Perché per noi sentire è consumarsi; si,
ci svuotiamo col nostro stesso respiro; da brace a brace
mandiamo fragranza sempre più debole. Qualcuno
può ben dirci: sì, tu mi rimescoli il sangue, questa stanza,
la primavera,
è piena di te... A che serve, non è capace di tenerci,
veniamo meno in lui e attorno a lui. E coloro
in cui splende la bellezza, chi li trattiene? Incessantemente
l'apparenza si mostra sui loro volti e scompare. Come rugiada
dall'erba appena nata, ciò che è nostro si dilegua da noi,
come il calore
da una pietanza calda. Verso dove il sorriso? E lo sguardo
levato:
onda nuova, calda, che sfugge dal cuore -;
eppure, questo siamo. Ma allora, lo spazio del cosmo
in cui ci dissolviamo, sa ancora di noi? Forse che gli angeli
veramente
raccolgono solo ciò che è loro, ciò che da loro è scaturito,
o c'è, qualche volta, come per sbaglio, anche un po'
della nostra assenza, malgrado tutto? Siamo forse solo
mescolati
nei loro tratti come quel senso di vago nei volti
delle donne incinte? Loro non se ne accorgono nemmeno
nel turbinio
del loro ritorno a se stessi. ( E come dovrebbero
accorgersene.)
Gli innamorati potrebbero, se lo capissero, dire cose
straordinarie
nell'aria della notte. Perché è come se tutto
ci tenesse nascosti. Vedi, gli alberi sono; le case
che abitiamo rimangono. Solo noi
passiamo per ogni dove come un soffio.
E tutto congiura nel mantenere il silenzio su di noi, un po'
per vergogna forse e un po' per indicibile speranza.
Innamorati, voi che vi bastate l'un l'altro,
è a voi che chiedo di noi. Voi vi afferrate. Avete prove?
Vedi, capita che le mie mani non si accorgano
l'una dell'altra o che la mia faccia stanca
vi trovi rifugio. In questo un poco mi ritrovo.
Eppure chi oserebbe, solo per questo, essere?
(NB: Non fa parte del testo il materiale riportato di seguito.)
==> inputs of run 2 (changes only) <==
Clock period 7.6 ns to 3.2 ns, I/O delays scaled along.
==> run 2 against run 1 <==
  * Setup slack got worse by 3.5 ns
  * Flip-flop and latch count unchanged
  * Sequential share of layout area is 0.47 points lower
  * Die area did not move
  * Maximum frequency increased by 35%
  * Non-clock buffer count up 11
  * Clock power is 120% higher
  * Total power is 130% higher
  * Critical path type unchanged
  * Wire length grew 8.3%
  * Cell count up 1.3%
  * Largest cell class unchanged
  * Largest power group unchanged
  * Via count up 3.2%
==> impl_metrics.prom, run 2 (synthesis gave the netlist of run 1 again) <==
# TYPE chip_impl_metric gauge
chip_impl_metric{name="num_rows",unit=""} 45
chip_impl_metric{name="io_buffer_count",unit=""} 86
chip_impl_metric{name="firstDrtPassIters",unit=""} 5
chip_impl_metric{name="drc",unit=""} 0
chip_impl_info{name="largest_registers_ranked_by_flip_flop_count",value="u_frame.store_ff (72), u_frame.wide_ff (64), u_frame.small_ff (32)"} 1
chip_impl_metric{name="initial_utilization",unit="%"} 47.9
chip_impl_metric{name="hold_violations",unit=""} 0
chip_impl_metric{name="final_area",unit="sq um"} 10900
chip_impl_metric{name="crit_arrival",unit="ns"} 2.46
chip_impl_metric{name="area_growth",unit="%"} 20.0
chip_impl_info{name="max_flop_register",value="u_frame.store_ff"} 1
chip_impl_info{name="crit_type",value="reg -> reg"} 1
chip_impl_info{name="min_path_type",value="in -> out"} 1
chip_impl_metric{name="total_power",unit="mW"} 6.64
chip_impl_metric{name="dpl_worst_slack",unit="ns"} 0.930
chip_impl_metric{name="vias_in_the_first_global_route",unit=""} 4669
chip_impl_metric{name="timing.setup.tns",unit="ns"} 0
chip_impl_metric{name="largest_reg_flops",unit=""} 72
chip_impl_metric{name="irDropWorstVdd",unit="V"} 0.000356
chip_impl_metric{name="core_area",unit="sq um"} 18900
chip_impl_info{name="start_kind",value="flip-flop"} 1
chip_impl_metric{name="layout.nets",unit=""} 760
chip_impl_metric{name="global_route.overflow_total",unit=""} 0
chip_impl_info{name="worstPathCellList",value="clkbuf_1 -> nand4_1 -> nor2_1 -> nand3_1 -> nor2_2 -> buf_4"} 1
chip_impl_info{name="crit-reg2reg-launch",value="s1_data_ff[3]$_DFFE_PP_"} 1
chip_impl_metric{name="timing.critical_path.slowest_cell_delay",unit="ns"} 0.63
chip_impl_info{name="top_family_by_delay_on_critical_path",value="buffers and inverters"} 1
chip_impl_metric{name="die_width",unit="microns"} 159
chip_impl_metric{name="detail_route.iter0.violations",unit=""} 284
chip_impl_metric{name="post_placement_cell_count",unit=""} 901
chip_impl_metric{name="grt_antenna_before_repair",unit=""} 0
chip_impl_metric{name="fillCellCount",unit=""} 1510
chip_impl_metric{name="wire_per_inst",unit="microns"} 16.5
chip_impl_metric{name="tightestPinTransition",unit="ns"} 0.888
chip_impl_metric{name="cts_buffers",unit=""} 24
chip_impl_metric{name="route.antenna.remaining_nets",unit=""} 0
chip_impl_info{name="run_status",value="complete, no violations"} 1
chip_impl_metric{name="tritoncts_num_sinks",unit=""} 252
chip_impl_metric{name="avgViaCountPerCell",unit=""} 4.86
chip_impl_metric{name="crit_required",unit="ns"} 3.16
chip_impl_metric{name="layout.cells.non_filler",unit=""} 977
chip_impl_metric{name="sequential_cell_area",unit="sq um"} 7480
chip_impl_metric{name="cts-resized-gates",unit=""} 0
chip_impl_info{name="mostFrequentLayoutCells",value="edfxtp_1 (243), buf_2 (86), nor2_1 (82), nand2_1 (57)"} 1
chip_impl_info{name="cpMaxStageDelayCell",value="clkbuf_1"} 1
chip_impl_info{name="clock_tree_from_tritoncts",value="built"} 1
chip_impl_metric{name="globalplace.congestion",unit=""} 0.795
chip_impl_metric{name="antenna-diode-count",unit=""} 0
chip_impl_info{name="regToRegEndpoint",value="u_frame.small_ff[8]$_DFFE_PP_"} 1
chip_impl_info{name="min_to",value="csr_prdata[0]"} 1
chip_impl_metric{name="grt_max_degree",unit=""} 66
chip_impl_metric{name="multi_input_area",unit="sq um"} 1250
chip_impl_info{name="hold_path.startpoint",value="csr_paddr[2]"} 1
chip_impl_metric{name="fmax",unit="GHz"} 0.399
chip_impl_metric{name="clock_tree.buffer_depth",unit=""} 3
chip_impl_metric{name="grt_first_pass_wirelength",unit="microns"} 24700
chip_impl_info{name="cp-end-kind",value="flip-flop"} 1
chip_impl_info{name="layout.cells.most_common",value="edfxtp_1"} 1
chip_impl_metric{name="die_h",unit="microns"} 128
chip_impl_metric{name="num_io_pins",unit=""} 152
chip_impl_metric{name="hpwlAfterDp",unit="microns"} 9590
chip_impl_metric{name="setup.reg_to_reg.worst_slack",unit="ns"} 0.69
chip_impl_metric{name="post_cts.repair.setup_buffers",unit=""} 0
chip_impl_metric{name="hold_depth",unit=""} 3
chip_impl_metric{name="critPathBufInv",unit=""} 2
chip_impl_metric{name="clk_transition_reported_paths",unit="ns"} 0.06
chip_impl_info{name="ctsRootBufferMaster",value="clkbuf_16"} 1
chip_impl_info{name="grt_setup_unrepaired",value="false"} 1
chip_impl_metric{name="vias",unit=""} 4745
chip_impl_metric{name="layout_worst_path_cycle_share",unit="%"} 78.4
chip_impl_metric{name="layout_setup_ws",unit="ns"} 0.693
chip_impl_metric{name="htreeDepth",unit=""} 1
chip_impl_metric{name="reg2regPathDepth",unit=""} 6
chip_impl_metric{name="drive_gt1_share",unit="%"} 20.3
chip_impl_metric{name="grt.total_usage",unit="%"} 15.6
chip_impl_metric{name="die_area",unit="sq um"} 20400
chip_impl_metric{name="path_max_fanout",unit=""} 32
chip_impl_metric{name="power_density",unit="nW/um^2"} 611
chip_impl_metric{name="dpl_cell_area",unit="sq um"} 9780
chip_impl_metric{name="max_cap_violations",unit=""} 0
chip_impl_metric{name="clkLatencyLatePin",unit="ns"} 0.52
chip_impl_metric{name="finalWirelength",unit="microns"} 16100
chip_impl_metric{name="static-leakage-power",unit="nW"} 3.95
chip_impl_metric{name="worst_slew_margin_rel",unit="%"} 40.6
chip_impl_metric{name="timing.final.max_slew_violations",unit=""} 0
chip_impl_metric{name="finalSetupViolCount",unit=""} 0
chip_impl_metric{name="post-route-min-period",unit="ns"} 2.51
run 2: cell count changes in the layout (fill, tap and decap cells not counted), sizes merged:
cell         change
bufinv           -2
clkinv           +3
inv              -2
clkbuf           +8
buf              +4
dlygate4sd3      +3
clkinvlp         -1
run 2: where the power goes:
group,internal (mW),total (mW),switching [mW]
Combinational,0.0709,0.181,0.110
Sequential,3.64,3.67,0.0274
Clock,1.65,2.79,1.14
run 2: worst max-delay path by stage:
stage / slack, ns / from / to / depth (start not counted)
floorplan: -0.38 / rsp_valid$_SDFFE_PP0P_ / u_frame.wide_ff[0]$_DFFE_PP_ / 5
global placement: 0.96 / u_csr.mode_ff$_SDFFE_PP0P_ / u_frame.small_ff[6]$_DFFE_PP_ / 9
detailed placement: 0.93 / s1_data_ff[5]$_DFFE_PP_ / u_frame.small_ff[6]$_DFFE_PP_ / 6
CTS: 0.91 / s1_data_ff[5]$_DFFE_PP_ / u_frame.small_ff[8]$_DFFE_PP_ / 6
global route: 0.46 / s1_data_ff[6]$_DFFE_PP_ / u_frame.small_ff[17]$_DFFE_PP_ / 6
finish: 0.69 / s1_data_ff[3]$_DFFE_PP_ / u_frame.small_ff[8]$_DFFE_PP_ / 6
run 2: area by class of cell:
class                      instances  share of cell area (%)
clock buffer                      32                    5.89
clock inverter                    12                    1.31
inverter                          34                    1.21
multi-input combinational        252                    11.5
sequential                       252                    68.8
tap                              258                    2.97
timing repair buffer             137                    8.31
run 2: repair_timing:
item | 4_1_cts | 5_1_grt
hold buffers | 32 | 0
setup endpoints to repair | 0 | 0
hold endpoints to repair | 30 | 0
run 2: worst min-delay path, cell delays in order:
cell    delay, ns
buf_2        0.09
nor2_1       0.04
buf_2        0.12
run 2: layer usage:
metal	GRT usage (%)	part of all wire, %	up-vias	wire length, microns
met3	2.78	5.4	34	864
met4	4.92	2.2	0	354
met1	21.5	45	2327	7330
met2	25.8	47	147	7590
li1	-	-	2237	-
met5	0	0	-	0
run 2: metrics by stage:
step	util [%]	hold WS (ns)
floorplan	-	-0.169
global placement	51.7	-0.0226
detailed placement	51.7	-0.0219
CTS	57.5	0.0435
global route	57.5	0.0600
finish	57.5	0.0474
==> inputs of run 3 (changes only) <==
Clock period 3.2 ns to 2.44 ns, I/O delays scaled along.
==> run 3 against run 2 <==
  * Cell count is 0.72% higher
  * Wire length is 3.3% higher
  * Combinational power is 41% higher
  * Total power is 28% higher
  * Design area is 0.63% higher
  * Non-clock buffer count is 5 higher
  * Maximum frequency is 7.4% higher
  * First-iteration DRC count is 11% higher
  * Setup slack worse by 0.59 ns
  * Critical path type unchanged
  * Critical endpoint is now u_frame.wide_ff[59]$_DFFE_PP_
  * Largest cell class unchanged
Ma voi, che crescete l'uno nell'appagamento
dell'altro, finché sopraffatto
v'implora: non più -; voi che vi impreziosite
sotto le mani come vino stagionato;
voi che talvolta soccombete, solo perché l'altro
prende il sopravvento: è a voi che chiedo di noi. Lo so,
voi vi toccate con tale beatitudine, perché la carezza contiene,
perché dove vi coprite con tanta tenerezza non vi sentite
mancare;
perché al di là percepite
la pura durata. E così vi promettete eternità
quasi dall'abbraccio. Eppure, quando superate lo sgomento
dei primi sguardi, e lo struggimento alla finestra,
e quel primo andare insieme, una volta, attraverso il giardino:
innamorati, lo siete ancora? Quando vi levate
uno alla bocca dell'altro e incominciate -: sorso dopo sorso:
ah come sfugge stranamente all'atto allora chi beve.
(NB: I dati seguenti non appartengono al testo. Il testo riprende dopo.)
<file path="src/bgs_pkg.sv">
// ----------------------------------------------------------------------------
// bgs_pkg
// Shared types and constants of the bilinear grid sampler.
// ----------------------------------------------------------------------------
package bgs_pkg;

  // Default grid dimension bound
  localparam int MAX_DIM_DEF = 64;

  // Width of a linear cell address before the store-depth wrap
  localparam int LIN_W = 14;

  // Queue between front and back
  localparam int QDEPTH = 8;

  // Command codes
  localparam logic CMD_WRITE  = 1'b0;
  localparam logic CMD_SAMPLE = 1'b1;

  // Status codes
  localparam logic [1:0] ST_BILINEAR = 2'd0;
  localparam logic [1:0] ST_BASE     = 2'd1;
  localparam logic [1:0] ST_OUTSIDE  = 2'd2;

  // Configuration register indexes
  localparam logic [1:0] CFG_GRID_WIDTH  = 2'd0;
  localparam logic [1:0] CFG_GRID_HEIGHT = 2'd1;

  // Reset value of both dimensions
  localparam logic [6:0] DIM_RESET = 7'd64;

  // One classified item as it travels from front to back
  typedef struct packed {
    logic        cmd;
    logic [1:0]  status;
    logic [16:0] fx;
    logic [16:0] fy;
    logic [95:0] entry;
  } bgs_item_t;

endpackage

</file>
<file path="src/bgs_queue.sv">
// ----------------------------------------------------------------------------
// bgs_queue
// Small first-in first-out queue between the front and the back.
// ----------------------------------------------------------------------------
module bgs_queue #(
  parameter int DW    = 8,
  parameter int DEPTH = bgs_pkg::QDEPTH
) (
  input  logic                       clk,
  input  logic                       rst_n,
  input  logic                       push,
  input  logic [DW-1:0]              din,
  input  logic                       pop,
  output logic [DW-1:0]              dout,
  output logic                       empty,
  output logic [$clog2(DEPTH+1)-1:0] count
);

  localparam int PW = (DEPTH > 1) ? $clog2(DEPTH) : 1;
  localparam int CW = $clog2(DEPTH+1);

  logic [DW-1:0] slot_r [DEPTH];
  logic [PW-1:0] wp_r, rp_r;
  logic [CW-1:0] cnt_r;

  function automatic logic [PW-1:0] bump(input logic [PW-1:0] p);
    if (p == PW'(DEPTH - 1)) begin
      return '0;
    end
    return p + PW'(1);
  endfunction

  // Store incoming item
  always_ff @(posedge clk) begin
    if (push) begin
      slot_r[wp_r] <= din;
    end
  end

  // Move pointers and fill count
  always_ff @(posedge clk) begin
    if (!rst_n) begin
      wp_r  <= '0;
      rp_r  <= '0;
      cnt_r <= '0;
    end else begin
      if (push) begin
        wp_r <= bump(wp_r);
      end
      if (pop) begin
        rp_r <= bump(rp_r);
      end
      cnt_r <= cnt_r + CW'(push) - CW'(pop);
    end
  end

  assign dout  = slot_r[rp_r];
  assign empty = (cnt_r == '0);
  assign count = cnt_r;

endmodule

</file>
Non vi ha stupito nelle stele di Attica la cautela
del gesto umano? Non erano forse amore e commiato
posti su quelle spalle così leggermente, come se fossero fatti
di una sostanza diversa dalla nostra? Pensate alle mani,
come si posano senza peso, benché forza risieda nei torsi.
Padroni di se stessi, costoro quindi sapevano: fin qui lo siamo,
questo ci appartiene, toccarci così; gli dèi
si appoggiano a noi con più forza. Ma questa è faccenda
degli dèi.
Potessimo anche noi trovare un umano puro, scarno,
limitato, un nostro ritaglio di terra da frutto
tra roccia e corrente. Perché il nostro cuore trascende
tuttora noi come loro. E non lo possiamo più seguire
con lo sguardo in immagini che lo plachino, né
in corpi divini, nei quali più grande si temperi.